Mammograms are a total waste of your time and money - Libertatea
http://knowmore.washingtonpost.com/2014/04/17/mammograms-are-a-total-waste-of-your-time-and-money/
======
digikata
In the source article in the New England Journal of Medicine[1] to this
summary article there this statement, "After 25 years of follow-up, it found
that 106 of 484 screen-detected cancers (21.9%) were overdiagnosed." I don't
understand how the recommendation ends up being, "don't bother with
mammography," instead of something like, the protocol after a mammography
returns a result needs to be adjusted. Prostate cancer seems to get into the
exact same bind.

Blinding yourself to additional information because we don't know how to act
correctly on the information seems like a non-solution. I know the flip-side
argument might be that the test isn't uncovering relevant information.
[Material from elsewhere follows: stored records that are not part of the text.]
===== src/rtl/dmr_recovery_pkg.sv =====
// ----------------------------------------------------------------------
// DMR recovery shared constants
// ----------------------------------------------------------------------
`default_nettype none

package dmr_recovery_pkg;

  // cluster shape.
  localparam int unsigned NUM_GROUPS  = 4;                    // lock-stepped core pairs.
  localparam int unsigned GROUP_IDX_W = $clog2(NUM_GROUPS);   // faulty group index.

  // register file reload.
  localparam int unsigned RF_ADDR_W      = 5;   // 32 architectural registers.
  localparam int unsigned SWEEP_W        = 4;   // counter covers one half.
  localparam int unsigned SWEEP_LEN      = 16;  // beats per reload.
  localparam int unsigned RF_HALF_OFFSET = 16;  // port b serves the upper half.

  // pc restore window.
  localparam int unsigned PC_RESTORE_CYCLES = 2;
  localparam int unsigned PC_CNT_W          = $clog2(PC_RESTORE_CYCLES);  // cycle counter.

  // recovery routine states, in the order they are walked.
  typedef enum logic [2:0] {
    IDLE       = 3'd0,  // waiting for an error.
    RESET      = 3'd1,  // setback of the pair.
    HALT_REQ   = 3'd2,  // debug halt request.
    HALT_WAIT  = 3'd3,  // wait for halt response.
    RESTORE_PC = 3'd4,  // recovery pc readout.
    RESTORE_RF = 3'd5,  // register file reload.
    EXIT       = 3'd6   // drop held state.
  } recovery_state_e;

endpackage : dmr_recovery_pkg

`default_nettype wire


===== src/rtl/dmr_error_capture.sv =====
// ----------------------------------------------------------------------
// DMR error capture
// ----------------------------------------------------------------------
`timescale 1ns/100ps
`default_nettype none

module dmr_error_capture (
  input  wire logic                                   clk_i,
  input  wire logic                                   rst_ni,
  input  wire logic [dmr_recovery_pkg::NUM_GROUPS-1:0]  rf_err_a_i,       // rf port a checker.
  input  wire logic [dmr_recovery_pkg::NUM_GROUPS-1:0]  rf_err_b_i,       // rf port b checker.
  input  wire logic [dmr_recovery_pkg::NUM_GROUPS-1:0]  core_err_main_i,  // core main checker.
  input  wire logic [dmr_recovery_pkg::NUM_GROUPS-1:0]  core_err_data_i,  // core data checker.
  input  wire logic                                   busy_i,           // routine running.
  input  wire logic                                   clear_i,          // routine exit.
  output logic                                        start_o,          // one-cycle start.
  output logic [dmr_recovery_pkg::GROUP_IDX_W-1:0]    err_idx_o         // held faulty group.
);

  logic [dmr_recovery_pkg::NUM_GROUPS-1:0]  grp_err;  // per-group or of all sources.
  logic                                     any_err;
  logic [dmr_recovery_pkg::GROUP_IDX_W-1:0] sel_idx;  // highest faulty group.
  logic                                     start_q;
  logic [dmr_recovery_pkg::GROUP_IDX_W-1:0] idx_q;

  assign grp_err = rf_err_a_i | rf_err_b_i | core_err_main_i | core_err_data_i;
  assign any_err = |grp_err;

  always_comb begin
    sel_idx = '0;
    for (int g = 0; g < dmr_recovery_pkg::NUM_GROUPS; g++) begin
      if (grp_err[g]) begin
        sel_idx = dmr_recovery_pkg::GROUP_IDX_W'(g);  // later groups override earlier.
      end
    end
  end

  always_ff @(posedge clk_i or negedge rst_ni) begin
    if (!rst_ni) begin
      start_q <= 1'b0;
      idx_q   <= '0;
    end else begin
      start_q <= any_err && !busy_i;  // errors during a routine are dropped.
      if (clear_i) begin
        idx_q <= '0;
      end else if (any_err && !busy_i) begin
        idx_q <= sel_idx;
      end
    end
  end

  assign start_o   = start_q;
  assign err_idx_o = idx_q;

endmodule : dmr_error_capture

`default_nettype wire


===== src/rtl/dmr_recovery_fsm.sv =====
// ----------------------------------------------------------------------
// DMR recovery routine sequencer
// ----------------------------------------------------------------------
`timescale 1ns/100ps
`default_nettype none

module dmr_recovery_fsm (
  input  wire logic                                    clk_i,
  input  wire logic                                    rst_ni,
  input  wire logic                                    start_i,         // from error capture.
  input  wire logic [dmr_recovery_pkg::GROUP_IDX_W-1:0]  err_idx_i,       // target group.
  input  wire logic [dmr_recovery_pkg::NUM_GROUPS-1:0]   debug_rsp_i,     // halt acknowledge.
  input  wire logic                                    sweep_last_i,    // last reload address.
  output logic                                         busy_o,          // freezes capture.
  output logic                                         clear_o,         // exit cleanup.
  output logic                                         sweep_en_o,      // reload in progress.
  output logic [dmr_recovery_pkg::NUM_GROUPS-1:0]      setback_o,
  output logic [dmr_recovery_pkg::NUM_GROUPS-1:0]      debug_req_o,
  output logic [dmr_recovery_pkg::NUM_GROUPS-1:0]      pc_read_en_o,
  output logic [dmr_recovery_pkg::NUM_GROUPS-1:0]      debug_resume_o,
  output logic [dmr_recovery_pkg::NUM_GROUPS-1:0]      recover_o,
  output logic [dmr_recovery_pkg::NUM_GROUPS-1:0]      instr_lock_o,
  output logic [dmr_recovery_pkg::NUM_GROUPS-1:0]      pc_write_en_o
);

  dmr_recovery_pkg::recovery_state_e state_q, state_d;

  logic [dmr_recovery_pkg::PC_CNT_W-1:0]   pc_cnt_q, pc_cnt_d;    // pc restore cycles.
  logic [dmr_recovery_pkg::NUM_GROUPS-1:0] lock_q, lock_d;        // fetch lock.
  logic [dmr_recovery_pkg::NUM_GROUPS-1:0] recover_q, recover_d;  // rf reload flag.
  logic [dmr_recovery_pkg::NUM_GROUPS-1:0] pcwe_q, pcwe_d;        // recovery pc sampling.

  always_comb begin
    state_d        = state_q;
    pc_cnt_d       = pc_cnt_q;
    lock_d         = lock_q;
    recover_d      = recover_q;
    pcwe_d         = pcwe_q;
    clear_o        = 1'b0;
    sweep_en_o     = 1'b0;
    setback_o      = '0;
    debug_req_o    = '0;
    pc_read_en_o   = '0;
    debug_resume_o = '0;
    unique case (state_q)
      dmr_recovery_pkg::IDLE: begin
        if (start_i) begin
          state_d = dmr_recovery_pkg::RESET;
        end
      end
      dmr_recovery_pkg::RESET: begin
        setback_o[err_idx_i] = 1'b1;  // reset the pair.
        lock_d[err_idx_i]    = 1'b1;  // no fetches while halted.
        pcwe_d[err_idx_i]    = 1'b0;  // freeze the recovery pc.
        state_d              = dmr_recovery_pkg::HALT_REQ;
      end
      dmr_recovery_pkg::HALT_REQ: begin
        debug_req_o[err_idx_i] = 1'b1;
        state_d                = dmr_recovery_pkg::HALT_WAIT;
      end
      dmr_recovery_pkg::HALT_WAIT: begin
        if (debug_rsp_i[err_idx_i]) begin  // pair is halted.
          state_d = dmr_recovery_pkg::RESTORE_PC;
        end
      end
      dmr_recovery_pkg::RESTORE_PC: begin
        pc_read_en_o[err_idx_i] = 1'b1;
        if (pc_cnt_q == dmr_recovery_pkg::PC_CNT_W'(dmr_recovery_pkg::PC_RESTORE_CYCLES - 1)) begin
          pc_cnt_d = '0;
          state_d  = dmr_recovery_pkg::RESTORE_RF;
        end else begin
          pc_cnt_d = pc_cnt_q + dmr_recovery_pkg::PC_CNT_W'(1);
        end
      end
      dmr_recovery_pkg::RESTORE_RF: begin
        sweep_en_o           = 1'b1;
        recover_d[err_idx_i] = 1'b1;  // registered, so it lines up with the write beats.
        if (sweep_last_i) begin
          lock_d[err_idx_i]         = 1'b0;
          debug_resume_o[err_idx_i] = 1'b1;
          state_d                   = dmr_recovery_pkg::EXIT;
        end
      end
      dmr_recovery_pkg::EXIT: begin
        clear_o   = 1'b1;  // index and address counter back to zero.
        pc_cnt_d  = '0;
        lock_d    = '0;
        recover_d = '0;
        pcwe_d    = '1;    // recovery pc samples again.
        state_d   = dmr_recovery_pkg::IDLE;
      end
      default: begin
        state_d = dmr_recovery_pkg::IDLE;
      end
    endcase
  end

  always_ff @(posedge clk_i or negedge rst_ni) begin
    if (!rst_ni) begin
      state_q   <= dmr_recovery_pkg::IDLE;
      pc_cnt_q  <= '0;
      lock_q    <= '0;
      recover_q <= '0;
      pcwe_q    <= '1;  // pc sampling enabled out of reset.
    end else begin
      state_q   <= state_d;
      pc_cnt_q  <= pc_cnt_d;
      lock_q    <= lock_d;
      recover_q <= recover_d;
      pcwe_q    <= pcwe_d;
    end
  end

  // capture must also hold while the start pulse is still in flight.
  assign busy_o        = (state_q != dmr_recovery_pkg::IDLE) || start_i;
  assign instr_lock_o  = lock_q;
  assign recover_o     = recover_q;
  assign pc_write_en_o = pcwe_q;

endmodule : dmr_recovery_fsm

`default_nettype wire


===== src/rtl/dmr_rf_addr_gen.sv =====
// ----------------------------------------------------------------------
// DMR reload address counter
// ----------------------------------------------------------------------
`timescale 1ns/100ps
`default_nettype none

module dmr_rf_addr_gen (
  input  wire logic                                 clk_i,
  input  wire logic                                 rst_ni,
  input  wire logic                                 clear_i,   // back to zero.
  input  wire logic                                 enable_i,  // count this cycle.
  output logic [dmr_recovery_pkg::SWEEP_W-1:0]      addr_o,    // current reload step.
  output logic                                      last_o     // final step of the sweep.
);

  logic [dmr_recovery_pkg::SWEEP_W-1:0] cnt_q;
  logic                                 at_end;  // count sits on the last step.

  assign at_end = (cnt_q == dmr_recovery_pkg::SWEEP_W'(dmr_recovery_pkg::SWEEP_LEN - 1));

  always_ff @(posedge clk_i or negedge rst_ni) begin
    if (!rst_ni) begin
      cnt_q <= '0;
    end else if (clear_i) begin
      cnt_q <= '0;
    end else if (enable_i) begin
      if (at_end) begin
        cnt_q <= '0;  // wrap for the next routine.
      end else begin
        cnt_q <= cnt_q + dmr_recovery_pkg::SWEEP_W'(1);
      end
    end
  end

  assign addr_o = cnt_q;
  assign last_o = enable_i && at_end;  // only meaningful while sweeping.

endmodule : dmr_rf_addr_gen

`default_nettype wire


===== src/rtl/dmr_rf_restore_port.sv =====
// ----------------------------------------------------------------------
// DMR recovery write port stage
// ----------------------------------------------------------------------
`timescale 1ns/100ps
`default_nettype none

module dmr_rf_restore_port (
  input  wire logic                                    clk_i,
  input  wire logic                                    rst_ni,
  input  wire logic                                    sweep_en_i,    // reload beat valid.
  input  wire logic [dmr_recovery_pkg::SWEEP_W-1:0]      sweep_addr_i,  // reload step.
  input  wire logic [dmr_recovery_pkg::GROUP_IDX_W-1:0]  err_idx_i,     // target group.
  output logic [dmr_recovery_pkg::NUM_GROUPS-1:0]      rf_we_a_o,
  output logic [dmr_recovery_pkg::NUM_GROUPS-1:0]      rf_we_b_o,
  output logic [dmr_recovery_pkg::RF_ADDR_W-1:0]       rf_waddr_a_o,  // lower half.
  output logic [dmr_recovery_pkg::RF_ADDR_W-1:0]       rf_waddr_b_o   // upper half.
);

  logic [dmr_recovery_pkg::NUM_GROUPS-1:0] we_d, we_a_q, we_b_q;
  logic [dmr_recovery_pkg::RF_ADDR_W-1:0]  waddr_a_d, waddr_b_d;
  logic [dmr_recovery_pkg::RF_ADDR_W-1:0]  waddr_a_q, waddr_b_q;

  always_comb begin
    for (int g = 0; g < dmr_recovery_pkg::NUM_GROUPS; g++) begin
      we_d[g] = sweep_en_i && (err_idx_i == dmr_recovery_pkg::GROUP_IDX_W'(g));  // one-hot.
    end
  end

  // buses idle at zero outside the sweep.
  assign waddr_a_d = sweep_en_i ? dmr_recovery_pkg::RF_ADDR_W'(sweep_addr_i) : '0;
  assign waddr_b_d = sweep_en_i ? dmr_recovery_pkg::RF_ADDR_W'(sweep_addr_i)
                                  + dmr_recovery_pkg::RF_ADDR_W'(dmr_recovery_pkg::RF_HALF_OFFSET)
                                : '0;

  always_ff @(posedge clk_i or negedge rst_ni) begin
    if (!rst_ni) begin
      we_a_q    <= '0;
      we_b_q    <= '0;
      waddr_a_q <= '0;
      waddr_b_q <= '0;
    end else begin
      we_a_q    <= we_d;  // both ports write every beat.
      we_b_q    <= we_d;
      waddr_a_q <= waddr_a_d;
      waddr_b_q <= waddr_b_d;
    end
  end

  assign rf_we_a_o    = we_a_q;
  assign rf_we_b_o    = we_b_q;
  assign rf_waddr_a_o = waddr_a_q;
  assign rf_waddr_b_o = waddr_b_q;

endmodule : dmr_rf_restore_port

`default_nettype wire


===== src/rtl/dmr_recovery_ctrl.sv =====
// ----------------------------------------------------------------------
// DMR recovery controller top
// ----------------------------------------------------------------------
`timescale 1ns/100ps
`default_nettype none

module dmr_recovery_ctrl (
  input  wire logic                                  clk_i,
  input  wire logic                                  rst_ni,
  input  wire logic [dmr_recovery_pkg::NUM_GROUPS-1:0] rf_err_a_i,
  input  wire logic [dmr_recovery_pkg::NUM_GROUPS-1:0] rf_err_b_i,
  input  wire logic [dmr_recovery_pkg::NUM_GROUPS-1:0] core_err_main_i,
  input  wire logic [dmr_recovery_pkg::NUM_GROUPS-1:0] core_err_data_i,
  input  wire logic [dmr_recovery_pkg::NUM_GROUPS-1:0] debug_rsp_i,
  output logic [dmr_recovery_pkg::NUM_GROUPS-1:0]    setback_o,
  output logic [dmr_recovery_pkg::NUM_GROUPS-1:0]    instr_lock_o,
  output logic [dmr_recovery_pkg::NUM_GROUPS-1:0]    pc_read_en_o,
  output logic [dmr_recovery_pkg::NUM_GROUPS-1:0]    pc_write_en_o,
  output logic [dmr_recovery_pkg::NUM_GROUPS-1:0]    debug_req_o,
  output logic [dmr_recovery_pkg::NUM_GROUPS-1:0]    debug_resume_o,
  output logic [dmr_recovery_pkg::NUM_GROUPS-1:0]    recover_o,
  output logic [dmr_recovery_pkg::NUM_GROUPS-1:0]    rf_we_a_o,
  output logic [dmr_recovery_pkg::NUM_GROUPS-1:0]    rf_we_b_o,
  output logic [dmr_recovery_pkg::RF_ADDR_W-1:0]     rf_waddr_a_o,
  output logic [dmr_recovery_pkg::RF_ADDR_W-1:0]     rf_waddr_b_o
);

  logic                                     start;       // capture to fsm.
  logic [dmr_recovery_pkg::GROUP_IDX_W-1:0] err_idx;     // held target group.
  logic                                     busy;        // fsm to capture.
  logic                                     clear;       // exit cleanup.
  logic                                     sweep_en;    // reload active.
  logic                                     sweep_last;  // final reload step.
  logic [dmr_recovery_pkg::SWEEP_W-1:0]     sweep_addr;

  dmr_error_capture u_capture (
    .clk_i           (clk_i),
    .rst_ni          (rst_ni),
    .rf_err_a_i      (rf_err_a_i),
    .rf_err_b_i      (rf_err_b_i),
    .core_err_main_i (core_err_main_i),
    .core_err_data_i (core_err_data_i),
    .busy_i          (busy),
    .clear_i         (clear),
    .start_o         (start),
    .err_idx_o       (err_idx)
  );

  dmr_recovery_fsm u_fsm (
    .clk_i          (clk_i),
    .rst_ni         (rst_ni),
    .start_i        (start),
    .err_idx_i      (err_idx),
    .debug_rsp_i    (debug_rsp_i),
    .sweep_last_i   (sweep_last),
    .busy_o         (busy),
    .clear_o        (clear),
    .sweep_en_o     (sweep_en),
    .setback_o      (setback_o),
    .debug_req_o    (debug_req_o),
    .pc_read_en_o   (pc_read_en_o),
    .debug_resume_o (debug_resume_o),
    .recover_o      (recover_o),
    .instr_lock_o   (instr_lock_o),
    .pc_write_en_o  (pc_write_en_o)
  );

  dmr_rf_addr_gen u_addr_gen (
    .clk_i    (clk_i),
    .rst_ni   (rst_ni),
    .clear_i  (clear),
    .enable_i (sweep_en),
    .addr_o   (sweep_addr),
    .last_o   (sweep_last)
  );

  dmr_rf_restore_port u_restore_port (
    .clk_i        (clk_i),
    .rst_ni       (rst_ni),
    .sweep_en_i   (sweep_en),
    .sweep_addr_i (sweep_addr),
    .err_idx_i    (err_idx),
    .rf_we_a_o    (rf_we_a_o),
    .rf_we_b_o    (rf_we_b_o),
    .rf_waddr_a_o (rf_waddr_a_o),
    .rf_waddr_b_o (rf_waddr_b_o)
  );

endmodule : dmr_recovery_ctrl

`default_nettype wire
As long
as what the test is detecting can be further filtered, why isn't that
filtering the focus? e.g. why wouldn't there be some sort of protocol step of
longer wait-and-see intervals with added monitoring to see if it would cut out
the overdiagnosis after an initial detection event.

[1]
[http://www.nejm.org/doi/full/10.1056/NEJMp1401875#t=article](http://www.nejm.org/doi/full/10.1056/NEJMp1401875#t=article)